What strikes me is the way in which the CV-19 virus has laid bare things that previously were invisible.  It is as if the virus – or its impact on us in all our manifestations, as individuals, as social groups, as organisms – has led to lucidity.  The CV-19 impact is elucidation, all elements and processes are seen more clearly; they reveal their inner structure as if in an X-ray.  But this X-ray is of a unique sort because the CV-19 impact permits the visibility of the inner and outer aspects of reality simultaneously.  It has had the effect of affording us a view that is at once macrocosmically distanced and at the same time meticulously close and interior.  The ‘stopping’ of normal activity has enabled a perspective that is at once cross sectional and topographical.  It reminds me of the quality of perception gained in theatre art by the use of ‘Verfremdungseffeckt’ as it is described by Brecht or the gnoseological outcomes in Boal’s work of the use of analogical induction in the confrontation of reality by its image.  The CV-19 is like a searingly enlightening freeze-frame.  All elements tend to show their essence under the impact of its gaze.  Our society becomes more like itself.  We become more like ourselves.

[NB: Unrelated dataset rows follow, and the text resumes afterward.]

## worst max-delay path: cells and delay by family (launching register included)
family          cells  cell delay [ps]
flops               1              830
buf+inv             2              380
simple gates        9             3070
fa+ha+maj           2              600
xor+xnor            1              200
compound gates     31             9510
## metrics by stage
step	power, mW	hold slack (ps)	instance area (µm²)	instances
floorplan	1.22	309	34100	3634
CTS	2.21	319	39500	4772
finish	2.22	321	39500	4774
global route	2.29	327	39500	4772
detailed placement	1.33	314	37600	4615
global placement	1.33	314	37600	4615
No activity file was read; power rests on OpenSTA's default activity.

I have become more isolated not epidemiologically (that as well) but more separated from those I live amongst.  The already existing view that I have of the political elites, the prevailing values, beliefs, interests and the common sense of my society have become more unacceptable and somehow unbearable.  More unbearable because their ignorance and insentience appears to me to be more socially dangerous.  They are consonant with a dreadful lack of sense, a kind of lumbering folly, delusional grossness.  I think I have a sharper sense than most of the need for this regime’s displacement because I even identify their forms of kindness as menacing.  The CV-19 impact has made me even more extremely opposed to what I consider their stupidity and made me even more convinced that it is necessary for life that they should be removed from power.  I’m not just talking about the odious creeps who are their political servants, the Tories, but the awful monarchy, the millitarists, the corporate flunkeys, the visionary leaders, the charismatic managers, the ludicrous factotums, the whole apparatus.  And this is because the CV-19 impact has revealed even more certainly what bungling, murderous oafs they are.

Of course this at the same time reveals me to be a grumpy irate outraged ageing know-all who will not accept anybody’s opinion if they don’t share my prejudices.

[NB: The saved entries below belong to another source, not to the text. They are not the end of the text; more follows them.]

--- src/rtl/sysconf_bank.sv ---
// system configuration bank: memory remap, fast-plus drive, line source select, break locks
`timescale 1ns/1ps
`include "sysconf_cfg.svh"

module sysconf_bank
  import sysconf_pkg::*;
(
  // clock and reset
  input  wire logic        MCLK_IN,
  input  wire logic        SRST_IN,
  // apb slave
  input  wire logic        PSEL_IN,
  input  wire logic        PENABLE_IN,
  input  wire logic        PWRITE_IN,
  input  wire logic [11:0] PADDR_IN,
  input  wire logic [31:0] PWDATA_IN,
  output logic      [31:0] PRDATA_OUT,
  output logic             PREADY_OUT,
  output logic             PSLVERR_OUT,
  // pins and system events
  input  wire logic [1:0]  BOOT_PINS_IN,
  input  wire port_pins_t  PORT_PINS_IN,
  input  wire logic        CORE_LOCKUP_IN,
  input  wire logic        PARITY_ERR_IN,
  input  wire logic        VMON_IRQ_IN,
  input  wire logic        WWDG_IRQ_IN,
  // configuration outputs
  output logic      [1:0]  MEM_MAP_SEL_OUT,
  output ir_src_e          IR_ENV_SEL_OUT,
  output fast_plus_s       FAST_PLUS_OUT,
  output logic      [15:0] EXT_LINE_OUT,
  output logic             TIMER_BREAK_OUT,
  output logic             VMON_CTRL_RO_OUT,
  output logic             IRQ_OUT
);

  state_s st_reg;
  state_s st_next;

  // one pin of the selected port, or low for a reserved code
  function automatic logic pick_line(input logic [3:0] code, input port_pins_t pins,
                                     input int unsigned idx);
    logic hit;
    hit = 1'b0;
    if (code[2:0] <= `LINE_CODE_MAX) begin
      hit = pins[code[2:0]][idx];
    end
    return hit;
  endfunction : pick_line

  logic        bus_setup;
  logic        bus_done;
  logic        wr_done;
  logic        mapped;
  logic [31:0] rd_word;
  logic [2:0]  irq_ev;

  assign bus_setup = PSEL_IN & PENABLE_IN & ~st_reg.pready;
  assign bus_done  = PSEL_IN & PENABLE_IN & st_reg.pready;
  assign wr_done   = bus_done & PWRITE_IN & ~st_reg.pslverr;

  // read mux; reserved bits are masked to zero
  always_comb begin
    mapped  = 1'b1;
    rd_word = 32'h0000_0000;
    unique case (PADDR_IN)
      `OFS_CFG1:      rd_word = st_reg.cfg1 & `CFG1_WR_MASK;
      `OFS_LINE_SRC0: rd_word = {16'h0000, st_reg.line_src[0]};
      `OFS_LINE_SRC1: rd_word = {16'h0000, st_reg.line_src[1]};
      `OFS_LINE_SRC2: rd_word = {16'h0000, st_reg.line_src[2]};
      `OFS_LINE_SRC3: rd_word = {16'h0000, st_reg.line_src[3]};
      `OFS_CFG2: begin
        rd_word[`CFG2_LOCKUP_BIT +: 3] = st_reg.cfg2_ctl;
        rd_word[`CFG2_FLAG_BIT]        = st_reg.parity_flag;
      end
      `OFS_IRQ_STS:   rd_word = {29'h0000_0000, st_reg.irq_sts};
      `OFS_IRQ_MASK:  rd_word = {29'h0000_0000, st_reg.irq_mask};
      `OFS_SRC_STS0:  rd_word = {31'h0000_0000, st_reg.wwdg_pend};
      default:        mapped = 1'b0;
    endcase
  end

  assign irq_ev[`IRQ_EV_PARITY] = PARITY_ERR_IN;
  assign irq_ev[`IRQ_EV_LOCKUP] = CORE_LOCKUP_IN;
  assign irq_ev[`IRQ_EV_VMON]   = VMON_IRQ_IN;

  always_comb begin
    st_next = st_reg;
    // synchronisers keep shifting through reset so the boot level is settled
    st_next.pin_sync1  = PORT_PINS_IN;
    st_next.pin_sync2  = st_reg.pin_sync1;
    st_next.boot_sync1 = BOOT_PINS_IN;
    st_next.boot_sync2 = st_reg.boot_sync1;

    // apb: setup, one wait cycle, then ready with registered data
    st_next.pready  = bus_setup;
    st_next.pslverr = bus_setup & ~mapped;
    st_next.prdata  = (bus_setup & ~PWRITE_IN) ? rd_word : 32'h0000_0000;

    if (wr_done) begin
      unique case (PADDR_IN)
        `OFS_CFG1: begin
          st_next.cfg1 = PWDATA_IN & `CFG1_WR_MASK;
        end
        `OFS_LINE_SRC0: st_next.line_src[0] = PWDATA_IN[15:0];
        `OFS_LINE_SRC1: st_next.line_src[1] = PWDATA_IN[15:0];
        `OFS_LINE_SRC2: st_next.line_src[2] = PWDATA_IN[15:0];
        `OFS_LINE_SRC3: st_next.line_src[3] = PWDATA_IN[15:0];
        `OFS_CFG2: begin
          // lockup and parity lock bits only set, reset is the sole way back; the vmon bit takes the written value
          st_next.cfg2_ctl[`CFG2_LOCKUP_BIT] = st_reg.cfg2_ctl[`CFG2_LOCKUP_BIT] |
                                               PWDATA_IN[`CFG2_LOCKUP_BIT];
          st_next.cfg2_ctl[`CFG2_PARITY_BIT] = st_reg.cfg2_ctl[`CFG2_PARITY_BIT] |
                                               PWDATA_IN[`CFG2_PARITY_BIT];
          st_next.cfg2_ctl[`CFG2_VMON_BIT]   = PWDATA_IN[`CFG2_VMON_BIT];
          if (PWDATA_IN[`CFG2_FLAG_BIT]) begin
            st_next.parity_flag = 1'b0;
          end
        end
        `OFS_IRQ_STS:  st_next.irq_sts  = st_reg.irq_sts & ~PWDATA_IN[2:0];
        `OFS_IRQ_MASK: st_next.irq_mask = PWDATA_IN[2:0];
        default: ;
      endcase
    end

    // a new event wins over a clear in the same cycle
    if (PARITY_ERR_IN) begin
      st_next.parity_flag = 1'b1;
    end
    st_next.irq_sts = st_next.irq_sts | irq_ev;

    st_next.wwdg_pend = WWDG_IRQ_IN;

    for (int unsigned i = 0; i < 16; i++) begin
      st_next.ext_line[i] = pick_line(st_reg.line_src[i / 4][(i % 4) * 4 +: 4],
                                      st_reg.pin_sync2, i);
    end

    st_next.brk = (st_reg.cfg2_ctl[`CFG2_LOCKUP_BIT] & CORE_LOCKUP_IN) |
                  (st_reg.cfg2_ctl[`CFG2_PARITY_BIT] & PARITY_ERR_IN) |
                  (st_reg.cfg2_ctl[`CFG2_VMON_BIT] & VMON_IRQ_IN);
    st_next.vmon_ro = st_next.cfg2_ctl[`CFG2_VMON_BIT];
    st_next.irq     = |(st_next.irq_sts & st_next.irq_mask);

    if (SRST_IN) begin
      st_next.cfg1        = `CFG1_RST_NOMAP;
      // mapping caught from the settled boot level while reset is held
      st_next.cfg1[`CFG1_MEMORY_MAP_SELECT_LSB +: 2] = st_reg.boot_sync2;
      st_next.line_src    = {4{`LINE_SRC_RST}};
      st_next.cfg2_ctl    = 3'(`CFG2_RST);
      st_next.parity_flag = 1'b0;
      st_next.irq_sts     = `IRQ_RST;
      st_next.irq_mask    = `IRQ_RST;
      st_next.wwdg_pend   = 1'b0;
      st_next.ext_line    = 16'h0000;
      st_next.brk         = 1'b0;
      st_next.vmon_ro     = 1'b0;
      st_next.irq         = 1'b0;
      st_next.prdata      = 32'h0000_0000;
      st_next.pready      = 1'b0;
      st_next.pslverr     = 1'b0;
    end
  end

  always_ff @(posedge MCLK_IN) begin
    st_reg <= st_next;
  end

  // map select: low bit 0 main flash, 01 system flash, 11 sram
  assign MEM_MAP_SEL_OUT  = st_reg.cfg1[`CFG1_MEMORY_MAP_SELECT_LSB +: 2];
  assign IR_ENV_SEL_OUT   = ir_src_e'(st_reg.cfg1[`CFG1_IR_ENVELOPE_SOURCE_SELECT_LSB +: 2]);
  // per-pin bits set fast-plus on one pin each; controller bits set fast-plus on all pins of that controller
  assign FAST_PLUS_OUT    = fast_plus_s'(st_reg.cfg1[`CFG1_FMP_B6 +: 8]);
  assign EXT_LINE_OUT     = st_reg.ext_line;
  assign TIMER_BREAK_OUT  = st_reg.brk;
  assign VMON_CTRL_RO_OUT = st_reg.vmon_ro;
  assign IRQ_OUT          = st_reg.irq;
  assign PRDATA_OUT       = st_reg.prdata;
  assign PREADY_OUT       = st_reg.pready;
  assign PSLVERR_OUT      = st_reg.pslverr;

endmodule : sysconf_bank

The CV-19 impact has revealed our existence as a species like never before, it has shown us our extinction, it has warned us that our relationship to ecosystems will continue to produce these impacts, it has shown us that our little corner of the globe is molten with kindness and human generosity all of which, as with all public goods, is predated on by an omnivorous greedy oligarchic elite, that the syrup of collusion in which we are stuck is made up of structures that seem to be prehistoric and can never be changed; our isolation itself is somehow embodied in this cursed island kingdom, this throne of idiocy, clearly not a fortress against infection, ‘bound in with shame with inky blots and rotten parchment bonds’.  Shame yes, shame. 

Of course I cannot expect people to agree with me.  What I am saying is disagreeable.  It may even be destructive of the vestiges of solidarity that hoodwink people into humble submission and like a disappearing twinkle lighten their penumbral stupor.  We are symbolically back in the ‘Great War’ trenches where my grandfather served, where we shiver at the danger posed by the enemy but quake with fear at the awful officers who are in command.  There is no comfort in this for me.  Letting off steam is good for locomotives. 

I am aware of the need for optimism and looking on the bright side, of appreciating all the wonderful people showing solidarity and kindness through the mutual aid movements and in the voluntary, dedicated, and professionally engaged cohorts of the health, care and educational sectors.  Of course there may be an enhancement of the general opinion people have of them and the status they gain may be regenerative.  

Unless we advance our knowing and wake up and look at what our rulers are doing, they will be ground back down into the position of skivvies for the brutal marketeers of trickle down.